After raising two boys, I’m finally getting a daughter. Though I grew up as a part of a trio of sisters, having girls wasn’t to be a part of my mothering journey. I knew girls. I knew about bows, lip gloss, fashion, and playing dolls. We loved our Disney princesses and took ballet. I knew how sisters could be the worst of enemies and the best of friends.
We played store with our cash registers, we rode bikes to the library, we fixed each other’s hair, and painted our nails. We laughed, we imagined, and we dreamed. Growing up, I felt like one of the sisters in Little Women, with our Marmie alongside us encouraging us in all things.
There’s nothing like a sister, a mom, an aunt, a grandmother, or a female cousin. It’s an instant—and constant—connection no matter how long we’ve been apart or how recently we’ve seen each other. There’s talking, much laughter, a lot of discussions about things that don’t seem important but really are like how to make coffee right, how to look nice, how to clean right, cook right, keep house . . . all the things that are typically female. And important. Whether we want to admit it or not, they were all the things we needed to know to run a house well when it came time to be a parent.
I wanted my experience of having sisters to return (albeit in a slightly different way) with a daughter. But, I had two boys. Nothing, I mean nothing, I learned in my female-dominated past prepared me for how to live with boys.
There is a strange smell constantly emanating from their rooms. They’re loud one minute, then eerily quiet for the next hour. They fight—literally fight and shove and hit and throw punches—all the time.
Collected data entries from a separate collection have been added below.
--- src/rtl/timestamp_run_controller.sv ---
// Run sequencer for timestamp_generator: start/stop commands, optional trigger arm,
// start delay, fixed or unlimited run length, and a post-run flush gap.
module timestamp_run_controller #(
  parameter int unsigned DURATION_WIDTH = 32,
  parameter int unsigned DELAY_WIDTH    = 16,
  parameter int unsigned FLUSH_CYCLES   = 4
) (
  input  logic                      clk,
  input  logic                      reset,
  input  logic                      cmd_start,
  input  logic                      cmd_stop,
  input  logic                      cfg_trigger_en,
  input  logic                      ext_trigger,
  input  logic [DELAY_WIDTH-1:0]    cfg_start_delay,
  input  logic [DURATION_WIDTH-1:0] cfg_duration,
  input  logic [63:0]               timestamp,
  output logic                      run,
  output logic                      busy,
  output logic [2:0]                state,
  output logic                      done,
  output logic [1:0]                stop_reason,
  output logic [15:0]               run_counter,
  output logic [63:0]               last_timestamp
);

  localparam int unsigned FLUSH_W = $clog2(FLUSH_CYCLES + 1);
  localparam logic [FLUSH_W-1:0]        FL_ONE     = FLUSH_W'(1);
  localparam logic [FLUSH_W-1:0]        FL_LAST    = FLUSH_W'(FLUSH_CYCLES);
  localparam logic [DELAY_WIDTH-1:0]    DLY_ONE    = DELAY_WIDTH'(1);
  localparam logic [DURATION_WIDTH-1:0] DUR_ONE    = DURATION_WIDTH'(1);

  typedef enum logic [2:0] {
    S_IDLE  = 3'd0,
    S_ARMED = 3'd1,
    S_DELAY = 3'd2,
    S_RUN   = 3'd3,
    S_FLUSH = 3'd4
  } state_t;

  typedef enum logic [1:0] {
    SR_NONE     = 2'd0,
    SR_DURATION = 2'd1,
    SR_HOST     = 2'd2,
    SR_ABORT    = 2'd3
  } reason_t;

  state_t                    st;
  logic                      trig_prev;
  logic [DELAY_WIDTH-1:0]    lat_delay;
  logic [DURATION_WIDTH-1:0] lat_duration;
  logic [DELAY_WIDTH-1:0]    dcnt;
  logic [DURATION_WIDTH-1:0] rcnt;
  logic [FLUSH_W-1:0]        fcnt;

  assign state = st;

  always_ff @(posedge clk) begin
    if (reset) begin
      st             <= S_IDLE;
      run            <= 1'b0;
      busy           <= 1'b0;
      done           <= 1'b0;
      stop_reason    <= SR_NONE;
      run_counter    <= '0;
      last_timestamp <= '0;
      trig_prev      <= 1'b0;
      lat_delay      <= '0;
      lat_duration   <= '0;
      dcnt           <= '0;
      rcnt           <= '0;
      fcnt           <= '0;
    end else begin
      done      <= 1'b0;
      // Tracked in every state so a trigger already high when arming never fires.
      trig_prev <= ext_trigger;
      case (st)
        S_IDLE: begin
          if (cmd_start && !cmd_stop) begin
            lat_delay    <= cfg_start_delay;
            lat_duration <= cfg_duration;
            stop_reason  <= SR_NONE;
            busy         <= 1'b1;
            if (cfg_trigger_en) begin
              st <= S_ARMED;
            end else if (cfg_start_delay != '0) begin
              st   <= S_DELAY;
              dcnt <= DLY_ONE;
            end else begin
              st          <= S_RUN;
              run         <= 1'b1;
              rcnt        <= DUR_ONE;
              run_counter <= run_counter + 16'd1;
            end
          end
        end
        S_ARMED: begin
          if (cmd_stop) begin
            st          <= S_IDLE;
            busy        <= 1'b0;
            done        <= 1'b1;
            stop_reason <= SR_ABORT;
          end else if (ext_trigger && !trig_prev) begin
            if (lat_delay != '0) begin
              st   <= S_DELAY;
              dcnt <= DLY_ONE;
            end else begin
              st          <= S_RUN;
              run         <= 1'b1;
              rcnt        <= DUR_ONE;
              run_counter <= run_counter + 16'd1;
            end
          end
        end
        S_DELAY: begin
          if (cmd_stop) begin
            st          <= S_IDLE;
            busy        <= 1'b0;
            done        <= 1'b1;
            stop_reason <= SR_ABORT;
          end else if (dcnt == lat_delay) begin
            st          <= S_RUN;
            run         <= 1'b1;
            rcnt        <= DUR_ONE;
            run_counter <= run_counter + 16'd1;
          end else begin
            dcnt <= dcnt + DLY_ONE;
          end
        end
        S_RUN: begin
          // Duration completion takes precedence over a coincident host stop.
          if (lat_duration != '0 && rcnt == lat_duration) begin
            st          <= S_FLUSH;
            run         <= 1'b0;
            fcnt        <= FL_ONE;
            stop_reason <= SR_DURATION;
          end else if (cmd_stop) begin
            st          <= S_FLUSH;
            run         <= 1'b0;
            fcnt        <= FL_ONE;
            stop_reason <= SR_HOST;
          end else if (rcnt != '1) begin
            rcnt <= rcnt + DUR_ONE;
          end
        end
        S_FLUSH: begin
          // Generator still holds the final count during the first flush cycle.
          if (fcnt == FL_ONE) begin
            last_timestamp <= timestamp;
          end
          if (fcnt == FL_LAST) begin
            st   <= S_IDLE;
            busy <= 1'b0;
            done <= 1'b1;
          end else begin
            fcnt <= fcnt + FL_ONE;
          end
        end
        default: begin
          st   <= S_IDLE;
          run  <= 1'b0;
          busy <= 1'b0;
        end
      endcase
    end
  end

endmodule

--- config.mk ---
export PLATFORM = sky130hd
export DESIGN_NAME = timestamp_run_controller
export DESIGN_NICKNAME = d
export VERILOG_FILES = /design/src/rtl/timestamp_run_controller.sv
export SDC_FILE = /design/constraint.sdc
export NUM_CORES = 1
export LEC_CHECK = 0
export BUFFER_PORTS_ARGS = -buffer_cell sky130_fd_sc_hd__buf_4
export CORE_MARGIN = 1.5
export CORE_UTILIZATION = 50
export CTS_BUF_LIST = sky130_fd_sc_hd__clkbuf_2
export CTS_CLUSTER_SIZE = 20
export DETAILED_ROUTE_END_ITERATION = 12
export GPL_TIMING_DRIVEN = 0
export PLACE_DENSITY = 0.85
export SYNTH_ARGS = -nofsm -noshare
export SYNTH_HDL_FRONTEND = slang
export SYNTH_SLANG_ARGS = --single-unit
--- constraint.sdc ---
create_clock -name clk -period 2.3 [get_ports clk]
set_input_delay 0.23 -clock clk [delete_from_list [all_inputs] [get_ports clk]]
set_output_delay 0.23 -clock clk [all_outputs]
set_load 0.01 [all_outputs]
==> metrics.yaml <==
status: "complete, but fails checks"
violations: "negative setup slack"
drv_slew: 0
cp_max_fo: 4
io_pins: 206
synth-seq-cells: 188
postSynthAreaPerCell_um2: 7.91
cts_tree: "built"
required_ps: 3040
viasPerCell: 5.99
placed_area_um2: 10200
std_cell_rows: 47
tightest_slew_ps: 984
maxSlewHeadroom_pct: 34.0
p_per_area_nw_per_um2: 750
layout-drive-gt1-share_pct: 26.0
synth_cell_type_count: 57
netlist_area_um2: 8410
holdPathStages: 4
reg2reg_slack_ps: -290
gp_congestion: 0.906
final_antenna_net_count: 0
dieArea_um2: 17600
cts.clk_slew.worst_paths_ps: 350
core_area_um2: 16500
synth_edf_count: 0
layout_common_cells: "267 x nand2_1, 236 x buf_4, 164 x dfxtp_1"
peakVddDrop_mv: 0.660
post-dp-hpwl_mm: 18.8
drc_errors: 0
die_w_um: 133
arrival_ps: 3330
clock_path_buffers: 2
final_common_cell: "nand2_1"
firstDrtPassIters: 9
yosysWarnings: 0
hold_violations: 0
clk_latency_ps: 830
path_cells: "nor4_2 -> nor2b_1 -> a21boi_2 -> a2111oi_4 -> buf_4 -> nand4_1 -> buf_4 -> or3_1 -> a21oi_1"
hp-class: "input port to register"
antenna_found_initial: 2
grtUsageTotal_pct: 35.4
netlist_instances: 1063
hold_end: "last_timestamp[0]"
r2r-start: "lat_delay[15]"
numCtsBuffers: 17
ctsHtreeMaxLevel: 4
final_nets: 1550
path_delay_family: "simple AND/OR/NAND/NOR gates"
grt_start_max_net_pins: 20
synth_seq_area_share_pct: 44.8
numPortBuffers: 204
vias: 9948
cap_violations: 0
clock-sinks: 188
rsz0062_at_grt: "yes"
r2r_end: "run_counter[10]"
syn-num-nets: 1187
postLayoutSetupSlackWorst_ps: -286
fin_crit_sh_pct: 112
drt_iter0_markers: 923
crit_type: "register to register"
cp-end-kind: "register"
crit_buf_inv: 2
fin_skew_ps: 61.7
ff2ff_path_depth: 9
grt_first_pass_wirelength_mm: 49.3
cp_common_cell: "buf_4"
synth_flop_cell: "dfxtp_1"
synth_async_sr_flop_share_pct: 0
stdcell_area_um2: 12200
grt_pass1_vias: 9801
die_h_um: 133
routedWlPerCell_um: 19.6
setup-violations-final: 47
leakagePower_nw: 4.80
wirelength_mm: 32.5
max_freq_mhz: 387
globalRoute.totalOverflow: 0
start_util_pct: 50.9
fin_setup_tns_ps: -5540
crit_slowest_cell: "nor4_2"
holdWs_ps: 149
slowest_delay_ps: 450
start_kind: "register"
hp-start: "timestamp[0]"
syn_to_final_growth_pct: 45.0
fin_crit_ps: 2590
cts_root_buffer: "clkbuf_2"
## flip-flops by register name (all words and copies together) (netlist names), 3 cells and up
name,cells
dcnt,16
fcnt,3
last_timestamp,64
lat_delay,16
lat_duration,32
rcnt,32
run_counter,16
state,3
## power by group
| part | switching [W] | internal, W | leakage (nW) |
|---|---|---|---|
| logic | 0.00199 | 0.00146 | 3.14 |
| registers | 0.000396 | 0.00361 | 1.53 |
| clock network | 0.00135 | 0.000346 | 0.133 |
## how the worst max path moves through the flow
stage	from	to	slack [ps]	cells past startpoint
4_1_cts	lat_delay[12]	run_counter[13]	-210	8
5_1_grt	dcnt[1]	run_counter[10]	-380	10
2_1_floorplan	rcnt[0]	rcnt[11]	40	9
3_3_place_gp	state[1]	rcnt[22]	-600	8
6_report	lat_delay[15]	run_counter[10]	-290	9
3_5_place_dp	state[1]	rcnt[22]	-650	8
## area by class of cell
type	instances	area (um2)
multi-input combinational	798	4620
antenna	3	7.51
sequential	188	3800
buffer	60	289
tap	220	275
timing repair buffer	351	2930
fill	1018	4330
inverter	10	37.5
clock buffer	17	85.1
clock inverter	15	153
## layer usage
| layer | up-vias | wire, um | GRT usage, % |
|---|---|---|---|
| met5 | - | 0 | 0 |
| met4 | 0 | 2300 | 23.7 |
| met3 | 194 | 2780 | 8.47 |
| met2 | 643 | 15700 | 61.2 |
| met1 | 4688 | 11700 | 38.6 |
| li1 | 4423 | - | - |
## per-stage QoR
| step | power (W) | utilization (%) | setup WS (ps) | cells |
|---|---|---|---|---|
| finish | 0.00915 | 73.8 | -286 | 1662 |
| detailed placement | 0.00662 | 61.8 | -649 | 1487 |
| floorplan | 0.00573 | - | 43.6 | 1063 |
| global route | 0.00954 | 73.8 | -384 | 1661 |
| global placement | 0.00655 | 61.8 | -599 | 1487 |
| CTS | 0.00872 | 72.5 | -212 | 1650 |
## cells in the mapped netlist, types with 5 or more instances
cell type | count | area [um2]
dfxtp_1 | 188 | 3760
xor2_1 | 35 | 307
a21oi_1 | 141 | 706
nor4_2 | 5 | 62.6
and3_1 | 11 | 68.8
and4_1 | 7 | 61.3
nand3_1 | 22 | 110
o21ai_0 | 34 | 170
nand4_1 | 34 | 213
nand2_1 | 271 | 1020
xnor2_1 | 35 | 307
ha_1 | 6 | 75.1
or3_1 | 6 | 37.5
o31ai_1 | 20 | 150
a211oi_1 | 6 | 45.0
and2_1 | 7 | 43.8
clkbuf_1 | 54 | 203
buf_2 | 9 | 45.0
or4_1 | 5 | 37.5
nor3_1 | 8 | 40.0
a31oi_1 | 10 | 62.6
inv_1 | 10 | 37.5
o21ai_1 | 18 | 90.1
nor4_1 | 19 | 119
nor2_1 | 50 | 188
## tightest hold or removal path: cells and delay by family
family / cells / cell delay, ps
AO/OA/AOI/OAI: 1 / 50
AND/OR/NAND/NOR: 1 / 50
buffers and inverters: 2 / 680
## kinds of logic after synthesis
group,count (synthesis),synth area share (%)
simple gates,469,26.0
compound gates,250,17.1
buf+inv,77,3.59
fa+ha+maj,6,0.893
mux,3,0.372
flops,188,44.8
xor+xnor,70,7.29
## timing repair
action | 4_1_cts | 5_1_grt
setup endpoints to repair | 178 | 179
pin swaps | 18 | 9
resized for setup | 67 | 56
buffers inserted | 21 | 10
hold endpoints to repair | 116 | 0
hold buffers | 116 | 0
(Power assumes the default switching activity.)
They punch when they’re happy, they punch when they’re angry. It’s in them, and nothing I would say could change this automatic reflex.
Reminding them of deodorant was a daily thing for a while. Reminding them how their clothes shouldn’t be on the floor is still a daily thing for one of my sons. Reminding them that smelling and looking nice is something they’ll want to learn was a daily chore along with having manners.
Combined, they eat more at one meal than my two sisters and I ate all day. Our food bill is like our electric bill: high and always going up. They don’t need to brush their hair, they don’t need many best friends, just each other at the end of the day, and they don’t require input from me for most anything (but I still give it).
They’re quite simple sometimes, and at other times, I wonder at their hormones and how long they’re going to keep an unwarranted scowl on their faces. They don’t need me . . . at least, not like they used to. And if they do, they won’t admit it.
My sisters are good sit-ins for not having a daughter though, and even now, they’re the best sit-ins. I buy fun things like lotion, mugs, or pajamas for our future get-togethers. Whether it’s a spa day, a Christmas stocking stuffer, or a birthday gift. there are so many fun things to buy for a girl.
But, I hadn’t had a girl. I have nieces, but seeing them irregularly doesn’t help. I enjoy buying gifts for them too, but it still isn’t the same as having a daughter. The closeness I see one of my best friends have with her daughter isn’t a part of my life with my boys. We’re close, but not the way mothers and daughters are.
I’ve accepted it. The girlish things that make girls so special aren’t a part of my daily life in the same way they used to be. I love my boys but the girl connection wasn’t a part of it. Until now.
A few weeks ago, my oldest son proposed to his longtime girlfriend. I’m getting a daughter. This thought permeated my mind all that day as I brought her flowers and went to an engagement party with her family. I’m getting a daughter!
She’s a girly girl who loves to do hair, loves anything Disney, wears makeup, likes things that smell good, and bakes cookies like no one’s business. Truly. She’s a professional cookie creator, and it’s a part-time business for her.
I‘m getting a daughter, but I’m getting a daughter who imitates my past with my sisters. When she and I talk about things, it’s like I’ve gone back in time. She laughs with me, gets me, and loves what I love . . . including my son.
Sometimes, God gives us what we want, but those wants take time to evolve, mature, and come to fruition. His timing is perfect even though it took 23 years to see my desire for a daughter manifested. I’m a boy mom, but I’m finally getting a daughter.